◆ **EXERCISE DETAILS**
Lines that include "posedge" make up the answer; copy all of them from the data below.

◆ **Stored items**
==> src/rtl/hamming_stream_ctrl.sv <==
// Hamming(7,4) single-error corrector with valid/ready stream handshake
// and per-frame / running correction statistics.
module hamming_stream_ctrl #(
    parameter int unsigned FRAME_LEN = 8,
    parameter int unsigned CNT_W     = 16
) (
    input  logic             clk,
    input  logic             rst,
    input  logic             in_valid,
    output logic             in_ready,
    input  logic [7:0]       in_code,
    output logic             out_valid,
    input  logic             out_ready,
    output logic [3:0]       out_data,
    output logic [2:0]       out_syndrome,
    output logic             out_fixed,
    output logic             frame_done,
    output logic [CNT_W-1:0] frame_err_cnt,
    output logic [CNT_W-1:0] total_fixed,
    input  logic             clr_stats
);

    localparam logic [1:0] S_IDLE = 2'd0;
    localparam logic [1:0] S_CALC = 2'd1;
    localparam logic [1:0] S_OUT  = 2'd2;

    localparam int unsigned     WC_W    = (FRAME_LEN > 1) ? $clog2(FRAME_LEN) : 1;
    localparam logic [WC_W-1:0] WC_LAST = WC_W'(FRAME_LEN - 1);

    logic [1:0]       state;
    logic [7:1]       hold;
    logic [WC_W-1:0]  word_cnt;
    logic [CNT_W-1:0] acc;
    logic [2:0]       syn;
    logic [7:1]       corr;
    logic             out_hs;
    logic [CNT_W-1:0] acc_inc;
    logic [CNT_W-1:0] total_inc;

    // Bit 0 of the codeword carries no information.
    logic unused_bit0;
    assign unused_bit0 = in_code[0];

    assign in_ready  = (state == S_IDLE);
    assign out_valid = (state == S_OUT);
    assign out_hs    = out_valid & out_ready;

    assign acc_inc   = (acc == '1) ? acc : acc + 1'b1;
    assign total_inc = (total_fixed == '1) ? total_fixed : total_fixed + 1'b1;

    always_comb begin
        syn[0] = hold[1] ^ hold[3] ^ hold[5] ^ hold[7];
        syn[1] = hold[2] ^ hold[3] ^ hold[6] ^ hold[7];
        syn[2] = hold[4] ^ hold[5] ^ hold[6] ^ hold[7];
        corr   = hold;
        for (int unsigned i = 1; i <= 7; i++) begin
            corr[i] = hold[i] ^ (syn == 3'(i));
        end
    end

    always_ff @(posedge clk) begin
        if (rst) begin
            state         <= S_IDLE;
            hold          <= '0;
            out_data      <= '0;
            out_syndrome  <= '0;
            out_fixed     <= 1'b0;
            frame_done    <= 1'b0;
            frame_err_cnt <= '0;
            total_fixed   <= '0;
            word_cnt      <= '0;
            acc           <= '0;
        end else begin
            frame_done <= 1'b0;

            case (state)
                S_IDLE: begin
                    if (in_valid) begin
                        hold  <= in_code[7:1];
                        state <= S_CALC;
                    end
                end
                S_CALC: begin
                    out_data     <= {corr[7], corr[6], corr[5], corr[3]};
                    out_syndrome <= syn;
                    out_fixed    <= |syn;
                    state        <= S_OUT;
                end
                S_OUT: begin
                    if (out_ready) state <= S_IDLE;
                end
                default: state <= S_IDLE;
            endcase

            // Last word of a frame folds its own error into the published count.
            if (out_hs) begin
                if (word_cnt == WC_LAST) begin
                    word_cnt      <= '0;
                    frame_err_cnt <= out_fixed ? acc_inc : acc;
                    acc           <= '0;
                    frame_done    <= 1'b1;
                end else begin
                    word_cnt <= word_cnt + 1'b1;
                    if (out_fixed) acc <= acc_inc;
                end
            end

            if (clr_stats)
                total_fixed <= '0;
            else if (out_hs && out_fixed)
                total_fixed <= total_inc;
        end
    end

endmodule
### src/rtl/adc_sequencer.sv
// adc_sequencer: round-robin scanner for the ADC macro, feeding value_storage.
// Walks the enabled channels (chan_mask, sampled only between conversions),
// settles adc_chnum, issues one-cycle adc_start pulses, averages
// 2^AVG_LOG2 conversions per channel and presents the result as a
// single-cycle adc_strb with adc_channel/adc_result. A conversion that never
// returns adc_datavalid is abandoned after TIMEOUT_CYCLES with timeout_err.
//
// Ports:
//   clk, reset          system clock, synchronous active-high reset
//   enable              scan enable
//   chan_mask[31:0]     per-channel enable, bit n enables channel n
//   adc_chnum[4:0]      channel select to the ADC macro
//   adc_start           one-cycle conversion start pulse
//   adc_busy            ADC converting (start is held off while high)
//   adc_datavalid       one-cycle pulse qualifying adc_data
//   adc_data[11:0]      raw conversion result
//   adc_strb            one-cycle result strobe
//   adc_channel[4:0]    channel of the current/last result
//   adc_result[11:0]    averaged result
//   timeout_err         one-cycle pulse on conversion timeout
module adc_sequencer #(
  parameter int unsigned NUM_CHANNELS   = 32,   // 1..32
  parameter int unsigned AVG_LOG2       = 2,    // 0..4
  parameter int unsigned SETTLE_CYCLES  = 4,    // >= 1
  parameter int unsigned TIMEOUT_CYCLES = 1023  // >= 2
) (
  input  logic        clk,
  input  logic        reset,
  input  logic        enable,
  input  logic [31:0] chan_mask,
  output logic [4:0]  adc_chnum,
  output logic        adc_start,
  input  logic        adc_busy,
  input  logic        adc_datavalid,
  input  logic [11:0] adc_data,
  output logic        adc_strb,
  output logic [4:0]  adc_channel,
  output logic [11:0] adc_result,
  output logic        timeout_err
);

  localparam int unsigned ACC_W = 12 + AVG_LOG2;
  localparam int unsigned SMP_W = (AVG_LOG2 > 0) ? AVG_LOG2 : 1;
  localparam int unsigned SET_W = $clog2(SETTLE_CYCLES + 1);
  localparam int unsigned TMO_W = $clog2(TIMEOUT_CYCLES + 1);

  localparam logic [SMP_W-1:0] SMP_LAST   = SMP_W'((1 << AVG_LOG2) - 1);
  localparam logic [SET_W-1:0] SETTLE_END = SET_W'(SETTLE_CYCLES - 1);
  localparam logic [TMO_W-1:0] TMO_END    = TMO_W'(TIMEOUT_CYCLES - 1);

  typedef enum logic [2:0] {
    S_IDLE   = 3'd0,
    S_SELECT = 3'd1,
    S_START  = 3'd2,
    S_WAIT   = 3'd3,
    S_EMIT   = 3'd4
  } state_t;

  state_t             r_state;
  logic [4:0]         r_chan;
  logic [ACC_W-1:0]   r_acc;
  logic [SMP_W-1:0]   r_smp;
  logic [SET_W-1:0]   r_settle;
  logic [TMO_W-1:0]   r_tmo;

  logic [4:0]         w_next_chan;
  logic               w_any;
  logic [ACC_W-1:0]   w_sum;
  logic [11:0]        w_avg;

  // Next enabled channel strictly after r_chan, wrapping; offset NUM_CHANNELS
  // lands back on r_chan itself so a lone enabled channel is reselected.
  // Descending scan: the smallest matching offset is assigned last and wins.
  always_comb begin
    w_next_chan = r_chan;
    w_any       = 1'b0;
    for (int i = NUM_CHANNELS; i >= 1; i--) begin
      int unsigned idx;
      idx = (int'(r_chan) + i) % NUM_CHANNELS;
      if (chan_mask[idx]) begin
        w_next_chan = 5'(idx);
        w_any       = 1'b1;
      end
    end
  end

  // Accumulate including the sample arriving this cycle so the strobe can
  // be registered on the final datavalid (one cycle of latency).
  always_comb begin
    w_sum = r_acc + ACC_W'(adc_data);
    w_avg = 12'(w_sum >> AVG_LOG2);
  end

  // Sequencer FSM with registered handshake and result outputs.
  always_ff @(posedge clk) begin
    if (reset) begin
      r_state     <= S_IDLE;
      r_chan      <= 5'(NUM_CHANNELS - 1);
      r_acc       <= '0;
      r_smp       <= '0;
      r_settle    <= '0;
      r_tmo       <= '0;
      adc_chnum   <= '0;
      adc_start   <= 1'b0;
      adc_strb    <= 1'b0;
      adc_channel <= '0;
      adc_result  <= '0;
      timeout_err <= 1'b0;
    end else begin
      adc_start   <= 1'b0;
      adc_strb    <= 1'b0;
      timeout_err <= 1'b0;
      case (r_state)
        S_IDLE: begin
          if (enable && w_any) begin
            r_chan    <= w_next_chan;
            adc_chnum <= w_next_chan;
            r_acc     <= '0;
            r_smp     <= '0;
            r_settle  <= '0;
            r_state   <= S_SELECT;
          end
        end
        S_SELECT: begin
          if (r_settle == SETTLE_END) begin
            r_state <= S_START;
          end else begin
            r_settle <= r_settle + SET_W'(1);
          end
        end
        S_START: begin
          if (!adc_busy) begin
            adc_start <= 1'b1;
            r_tmo     <= '0;
            r_state   <= S_WAIT;
          end
        end
        S_WAIT: begin
          if (adc_datavalid) begin
            r_acc <= w_sum;
            if (r_smp == SMP_LAST) begin
              // Strobe is visible during the EMIT cycle.
              adc_strb    <= 1'b1;
              adc_result  <= w_avg;
              adc_channel <= r_chan;
              r_state     <= S_EMIT;
            end else begin
              r_smp   <= r_smp + SMP_W'(1);
              r_state <= S_START;
            end
          end else if (r_tmo == TMO_END) begin
            // Abandon this channel; IDLE moves on to the next one.
            timeout_err <= 1'b1;
            r_acc       <= '0;
            r_state     <= S_IDLE;
          end else begin
            r_tmo <= r_tmo + TMO_W'(1);
          end
        end
        S_EMIT: begin
          r_state <= S_IDLE;
        end
        default: begin
          r_state <= S_IDLE;
        end
      endcase
    end
  end

endmodule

◆ **EXERCISE SOLUTION**
    always_ff @(posedge clk) begin
  always_ff @(posedge clk) begin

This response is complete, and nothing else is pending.